Four astronauts on Sunday were successfully launched on the SpaceX Crew Dragon Resilience to the International Space Station (ISS), the first of what the US hopes will be many routine missions following a successful test flight in late spring.
Three Americans — Michael Hopkins, Victor Glover and Shannon Walker — and Japan’s Soichi Noguchi blasted off at 7:27pm from the Kennedy Space Center in Florida, thus ending almost a decade of international reliance on Russia for rides on its Soyuz rockets.
“This is a great day for the United States of America, and a great day for Japan,” NASA Administrator Jim Bridenstine said during a post-launch press conference.
Photo: Reuters
Twelve minutes after liftoff, at an altitude of 200km and a speed of 27,000kph, the capsule separated from the second stage of the rocket.

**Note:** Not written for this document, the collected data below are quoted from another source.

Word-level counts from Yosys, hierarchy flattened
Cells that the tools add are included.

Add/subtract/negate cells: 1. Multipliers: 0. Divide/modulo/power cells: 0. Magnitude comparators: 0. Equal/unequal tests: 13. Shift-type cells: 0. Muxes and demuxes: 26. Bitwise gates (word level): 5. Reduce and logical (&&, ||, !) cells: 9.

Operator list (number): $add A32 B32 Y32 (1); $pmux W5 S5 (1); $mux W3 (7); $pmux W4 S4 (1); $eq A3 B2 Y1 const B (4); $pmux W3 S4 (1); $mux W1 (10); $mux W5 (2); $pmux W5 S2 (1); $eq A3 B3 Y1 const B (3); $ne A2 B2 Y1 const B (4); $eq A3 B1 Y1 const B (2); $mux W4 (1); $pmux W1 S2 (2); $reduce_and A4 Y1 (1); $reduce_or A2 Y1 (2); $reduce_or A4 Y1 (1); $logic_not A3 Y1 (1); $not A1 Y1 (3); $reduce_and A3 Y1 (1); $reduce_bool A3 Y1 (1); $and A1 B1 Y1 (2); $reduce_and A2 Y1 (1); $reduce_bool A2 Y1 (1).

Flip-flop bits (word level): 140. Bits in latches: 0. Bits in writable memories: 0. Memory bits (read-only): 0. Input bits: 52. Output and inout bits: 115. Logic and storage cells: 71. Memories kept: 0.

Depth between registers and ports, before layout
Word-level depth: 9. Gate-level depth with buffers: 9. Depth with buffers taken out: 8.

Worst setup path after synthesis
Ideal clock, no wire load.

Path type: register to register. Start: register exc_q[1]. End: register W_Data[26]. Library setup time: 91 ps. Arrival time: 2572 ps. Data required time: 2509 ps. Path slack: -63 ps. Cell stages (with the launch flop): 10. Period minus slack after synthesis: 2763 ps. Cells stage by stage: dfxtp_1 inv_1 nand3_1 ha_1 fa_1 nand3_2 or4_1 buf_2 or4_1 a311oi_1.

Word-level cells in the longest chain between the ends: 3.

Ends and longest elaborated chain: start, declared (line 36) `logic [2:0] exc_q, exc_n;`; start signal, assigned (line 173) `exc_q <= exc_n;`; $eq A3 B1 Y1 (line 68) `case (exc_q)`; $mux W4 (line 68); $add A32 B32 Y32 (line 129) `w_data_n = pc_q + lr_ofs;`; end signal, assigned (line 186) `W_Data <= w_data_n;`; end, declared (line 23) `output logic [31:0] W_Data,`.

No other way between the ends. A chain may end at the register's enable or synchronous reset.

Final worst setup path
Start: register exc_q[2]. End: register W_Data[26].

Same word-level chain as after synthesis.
$ cat src/rtl/reg_dump_tx.sv
// Register-file streamer: on start, emits one frame of PC followed by x0..x31
// on a valid/ready stream, reading the register file through a debug port.
module reg_dump_tx #(
    parameter int NUM_REGS   = 32,
    parameter int ADDR_WIDTH = 5,
    parameter int DATA_WIDTH = 32
) (
    input  logic                  clk,
    input  logic                  rst,
    input  logic                  start,
    input  logic [DATA_WIDTH-1:0] pc,
    output logic [ADDR_WIDTH-1:0] dbg_addr,
    input  logic [DATA_WIDTH-1:0] dbg_data,
    output logic [DATA_WIDTH-1:0] out_data,
    output logic                  out_valid,
    input  logic                  out_ready,
    output logic                  out_last,
    output logic [5:0]            out_index,
    output logic                  busy,
    output logic                  done,
    output logic [15:0]           frame_count
);

    typedef enum logic {
        IDLE   = 1'b0,
        STREAM = 1'b1
    } state_t;

    localparam logic [5:0] LAST_IDX = 6'(NUM_REGS);

    state_t                state_q;
    logic [DATA_WIDTH-1:0] out_data_q;
    logic [5:0]            out_index_q;
    logic                  out_valid_q;
    logic                  out_last_q;
    logic                  done_q;
    logic [15:0]           frame_count_q;

    logic [5:0]            out_index_d;
    logic [15:0]           frame_count_d;
    logic                  beat_xfer;

    assign out_index_d   = out_index_q + 6'd1;
    assign frame_count_d = frame_count_q + 16'd1;
    assign beat_xfer     = out_valid_q && out_ready;

    // The read address tracks the register feeding the next beat, so the
    // combinational read data is ready to be loaded on the current transfer.
    assign dbg_addr = (state_q == STREAM) ? out_index_q[ADDR_WIDTH-1:0] : '0;

    // NOTE: all state is updated with non-blocking assignments so every
    // register samples the pre-edge values of its neighbours.
    always_ff @(posedge clk or negedge rst) begin
        if (!rst) begin
            state_q       <= IDLE;
            out_data_q    <= '0;
            out_index_q   <= '0;
            out_valid_q   <= 1'b0;
            out_last_q    <= 1'b0;
            done_q        <= 1'b0;
            frame_count_q <= '0;
        end else begin
            done_q <= 1'b0;
            case (state_q)
                IDLE: begin
                    if (start) begin
                        out_data_q  <= pc;
                        out_index_q <= '0;
                        out_valid_q <= 1'b1;
                        out_last_q  <= 1'b0;
                        state_q     <= STREAM;
                    end
                end
                STREAM: begin
                    if (beat_xfer) begin
                        if (out_index_q == LAST_IDX) begin
                            out_valid_q   <= 1'b0;
                            out_last_q    <= 1'b0;
                            out_index_q   <= '0;
                            done_q        <= 1'b1;
                            frame_count_q <= frame_count_d;
                            state_q       <= IDLE;
                        end else begin
                            out_data_q  <= dbg_data;
                            out_index_q <= out_index_d;
                            out_last_q  <= (out_index_d == LAST_IDX);
                        end
                    end
                end
                default: state_q <= IDLE;
            endcase
        end
    end

    assign out_data    = out_data_q;
    assign out_index   = out_index_q;
    assign out_valid   = out_valid_q;
    assign out_last    = out_last_q;
    assign busy        = (state_q == STREAM);
    assign done        = done_q;
    assign frame_count = frame_count_q;

endmodule

$ cat config.mk
export PLATFORM = sky130hd
export DESIGN_NAME = reg_dump_tx
export DESIGN_NICKNAME = d
export VERILOG_FILES = /design/src/rtl/reg_dump_tx.sv
export SDC_FILE = /design/constraint.sdc
export NUM_CORES = 1
export LEC_CHECK = 0
export CORE_ASPECT_RATIO = 2
export CORE_MARGIN = 2
export CORE_UTILIZATION = 46
export CTS_CLUSTER_DIAMETER = 80
export CTS_CLUSTER_SIZE = 25
export DETAILED_ROUTE_END_ITERATION = 6
export PLACE_DENSITY = 0.86
export SLEW_MARGIN = 20
export SYNTH_ARGS = -nofsm -noshare
export SYNTH_HDL_FRONTEND = slang
export SYNTH_SLANG_ARGS = --single-unit
$ cat constraint.sdc
create_clock -name clk -period 5.55 [get_ports clk]
set_clock_uncertainty 0.1 [all_clocks]
set_input_delay 0.555 -clock clk [delete_from_list [all_inputs] [get_ports clk]]
set_output_delay 0.555 -clock clk [all_outputs]
set_load 0.05 [all_outputs]
Yosys cells after proc, flatten, opt, wreduce, memory -nomap -nowiden
Index checks and enable logic that the tools add are counted.
{ "totals": {"ff_bits": 58, "inputBits": 68, "elab_cells": 45} }
{ "classes": {"add_sub_neg": 2, "eq_ne": 6, "mux": 24, "bitwise": 1, "reduce_logical": 5} }
{ "op_table": {"columns": ["op", "count"], "rows": [
  ["$mux 32", 3],
  ["$pmux 32 s2", 1],
  ["$mux 6", 3],
  ["$add 16x1->16 const B", 1],
  ["$eq 6x6->1 const B", 2],
  ["$mux 1", 12],
  ["$pmux 6 s2", 1],
  ["$reduce_and 3->1", 3],
  ["$add 6x1->6 const B", 1],
  ["$pmux 1 s2", 3],
  ["$mux 5", 1],
  ["$ne 2x1->1 const B", 2],
  ["$ne 2x2->1 const B", 2],
  ["$reduce_and 2->1", 1],
  ["$logic_and 1x1->1", 1],
  ["$not 1->1", 1]
]} }

Logic depth before layout (Yosys ltp)
Gate-level depths: netlist of run 1.
{ "depth": {"depth_word": 5, "mapped_depth": 7, "ltp_nobuf": 6} }

Least setup slack after synthesis of run 1
No wires, ideal clock.
{ "synth_path": {"kind": "flip-flop to output port", "from": "reg state_q, in the netlist busy", "to": "out dbg_addr[1]", "arrival_ns": 1.571, "slack_ns": 3.324, "stages_incl_launch_ff": 4, "n_path_buf": 2, "cell_sequence": "dfrtp_1 > buf_2 > clkbuf_1 > and2_1"} }
{ "synth_between": {"elab_chain_len": 1} }
{ "synth_lines": {"columns": ["item", "line", "text"], "rows": [
  ["from (decl)", "31", "state_t state_q;"],
  ["from (signal assigned)", "55", "state_q <= IDLE;"],
  ["from (signal assigned)", "71", "state_q <= STREAM;"],
  ["from (signal assigned)", "82", "state_q <= IDLE;"],
  ["$mux 5", "49", "assign dbg_addr = (state_q == STREAM) ? out_index_q[ADDR_WIDTH-1:0] : '0;"],
  ["to (decl)", "12", "output logic [ADDR_WIDTH-1:0] dbg_addr,"]
]} }
Every way passes these cells.

Worst setup path in the final report of run 1
{ "layout_path": {"from": "reg out_index_q[2], in the netlist out_index[2]", "to": "out dbg_addr[2]"} }
{ "layout_between": {"elab_chain_len": 1} }
{ "layout_lines": {"columns": ["item", "line", "text"], "rows": [
  ["from (decl)", "33", "logic [5:0] out_index_q;"],
  ["from (signal assigned)", "85", "out_index_q <= out_index_d;"],
  ["$mux 5", "49", null]
]} }
Every way passes these cells.

==> results.json, run 1 <==
{
  "ys_top_cells_by_area": "dfrtp_1 48%, mux2_4 15%, mux2_2 13%",
  "ant_nets": 0,
  "arrival_ns": 1.90,
  "path_cells": "and2_1 -> clkdlybuf4s50_1",
  "async_reset_ff_frac": 1.000,
  "ir_worst_vdd_mv": 0.2853,
  "antenna_found_initial": 0,
  "clkLatencyLatePin_ns": 0.32,
  "ys.flop_type": "dfrtp_1",
  "critPathTopFamily": "buffers and inverters",
  "critPathMaxStageDelay_ns": 0.79,
  "root_buffer": "clkbuf_16",
  "drt-initial-drc-count": 158,
  "dpl_cell_area_um2": 4375,
  "worstMarginPinSlew_ns": 0.7342,
  "postCtsSetupBuffers": 0,
  "coreArea_um2": 6361,
  "synth_cells": 227,
  "rsz0062_at_grt": "false",
  "setup_tns_ns": 0,
  "relSlewSlack": 0.5105,
  "syn_avg_cell_area_um2": 13.39,
  "synth_top_family_by_area": "multiplexers",
  "wl_per_cell_um": 17.87,
  "synthAdderAreaFrac": 0.01647,
  "setup_viol": 0,
  "outcome": "complete, no violations",
  "power.density_nw_per_um2": 489.6,
  "syn_area_um2": 3039,
  "period_needed_ns": 2.557,
  "yosysTopAreaCell": "dfrtp_1",
  "fin_crit_sh": 0.4606,
  "slew_viol_final": 0,
  "endpoint_kind": "primary output",
  "dpl.hpwl_um": 5727,
  "groute.usage.overall": 0.2363,
  "die_w_um": 61.48,
  "drc": 0,
  "yosysWarnings": 0,
  "grt_remaining_overflow": 0,
  "clk_pin_slew_ns": 0.05,
  "boundaryPins": 131,
  "critical_path_class": "reg -> out",
  "placementRows": 41,
  "synth_edf_count": 0,
  "start_util": 0.4778,
  "fill_cells": 462,
  "cts_htree_levels": 3,
  "multi_input_area_um2": 1494,
  "cts.sinks": 58,
  "max_freq_mhz": 391.2,
  "setup.worst_path.start_class": "flip-flop",
  "hp-class": "in -> async",
  "port_buffers": 130,
  "antenna_cells": 0,
  "cap_violations": 0,
  "regArea_um2": 1451,
  "fin_cells": 449,
  "layout_common_cells": "129 x clkdlybuf4s50_1, 58 x dfrtp_1, 35 x mux2_2, 30 x mux2_4, 14 x xnor2_1",
  "crit_buf_inv": 1,
  "layout_commonest_cell": "clkdlybuf4s50_1",
  "syn2layout_area_growth_pct": 54.06,
  "grt_first_pass_wirelength_um": 12530,
  "crit_required_ns": 4.89,
  "power.leakage_nw": 2.031,
  "cts-buffers-inserted": 9,
  "grt_pass1_vias": 2470,
  "dr_total_vias": 2358,
  "first_pass_iters": 4,
  "die_h_um": 119.0,
  "crit_path_max_fanout": 12,
  "die_area_um2": 7312,
  "grt_max_degree": 59,
  "dp_cells": 433,
  "fin_nets": 430,
  "postCtsResizedCells": 0,
  "yosysUniqueCellTypes": 35,
  "synthMuxAreaShare": 0.2779,
  "critPathSlowestCell": "clkdlybuf4s50_1",
  "cts_hold_buf": 0,
  "synth_top_area_frac": 0.4776,
  "clk_path_buf_depth": 2,
  "syn_nets": 299,
  "synth-compound-area-share": 0.03252,
  "drive_above_1_share": 0.2452,
  "finalWirelength_um": 8023,
  "synth-seq-area-share": 0.4776,
  "synthSimpleGateAreaFrac": 0.1099,
  "finalHoldViolations": 0,
  "gp_congestion": 0.8870,
  "cts_tree": "built",
  "yosys_register_bits": 58,
  "via_per_inst": 5.252,
  "synthXorXnorAreaFrac": 0.05476,
  "fin_area_um2": 4682
}
sequential cells by signal, indices dropped and copies added, names as in the netlist:
| register | count |
|---|---|
| out_last | 1 |
| frame_count | 16 |
| out_valid | 1 |
| done | 1 |
| out_data | 32 |
| out_index | 6 |
| busy | 1 |
Yosys cell counts, types with 5 or more instances:
library cell / number
xor2_1: 5
and2_1: 6
xnor2_1: 14
nand3_1: 10
mux2_2: 35
nand2_1: 8
dfrtp_1: 58
nor2_1: 6
mux2_4: 30
and3_1: 6
final cells by class:
type,count,share of cell area
tap,86,0.02298
inverter,3,0.002405
sequential,58,0.3100
timing repair buffer,132,0.2801
clock inverter,4,0.01069
clock buffer,12,0.05478
multi-input combinational,154,0.3191
path summary, 6_finish.rpt:
path	start	endpoint	slack [ns]	cells after the start
max	out_index[2]	dbg_addr[2]	2.99	2
min	rst	frame_count[10]	0.27	2
max reg2reg	busy	out_data[24]	3.30	4
min reg2reg	frame_count[13]	frame_count[13]	0.39	1
max in group asynchronous	rst	out_index[1]	4.59	2
min in group clk	frame_count[13]	frame_count[13]	0.39	1
report_power, final:
group	internal (mW)	switching [mW]	leakage (nW)	total [mW]
clock network	0.371	0.187	0.145	0.558
registers	0.528	0.113	0.718	0.640
logic	0.452	0.642	1.17	1.09
through the flow:
step	worst slack, ns	utilization	hold WS, ns	power [mW]
finish	2.993	0.7360	0.2732	2.292
global route	2.935	0.7360	0.3289	2.388
CTS	2.994	0.7360	0.3001	2.307
detailed placement	3.020	0.6878	0.3719	1.739
global placement	3.053	0.6878	0.3631	1.717
floorplan	3.324	-	0.1594	1.382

“That was one heck of a ride,” mission commander Hopkins said from orbit.
SpaceX confirmed that it was on the right orbit to reach the ISS a little more than 27 hours later, at about 11pm last night, joining two Russians and one American aboard the ISS, and stay for six months.
Photo: Reuters
There was a problem with the cabin temperature control system, but it was quickly solved.
“She’s operating just fine,” said SpaceX president Glynne Shotwell during the press conference, but “we’ll be able to breathe a sigh of relief, 26 or so hours from now, once we hand the crew over to NASA.”
SpaceX briefly transmitted live images from inside the capsule showing the astronauts in their seats, something neither the Russians nor the Americans had done before.
SpaceX is scheduled to launch two more crewed flights for NASA next year, including one in the spring, and four cargo refueling missions over the next 15 months.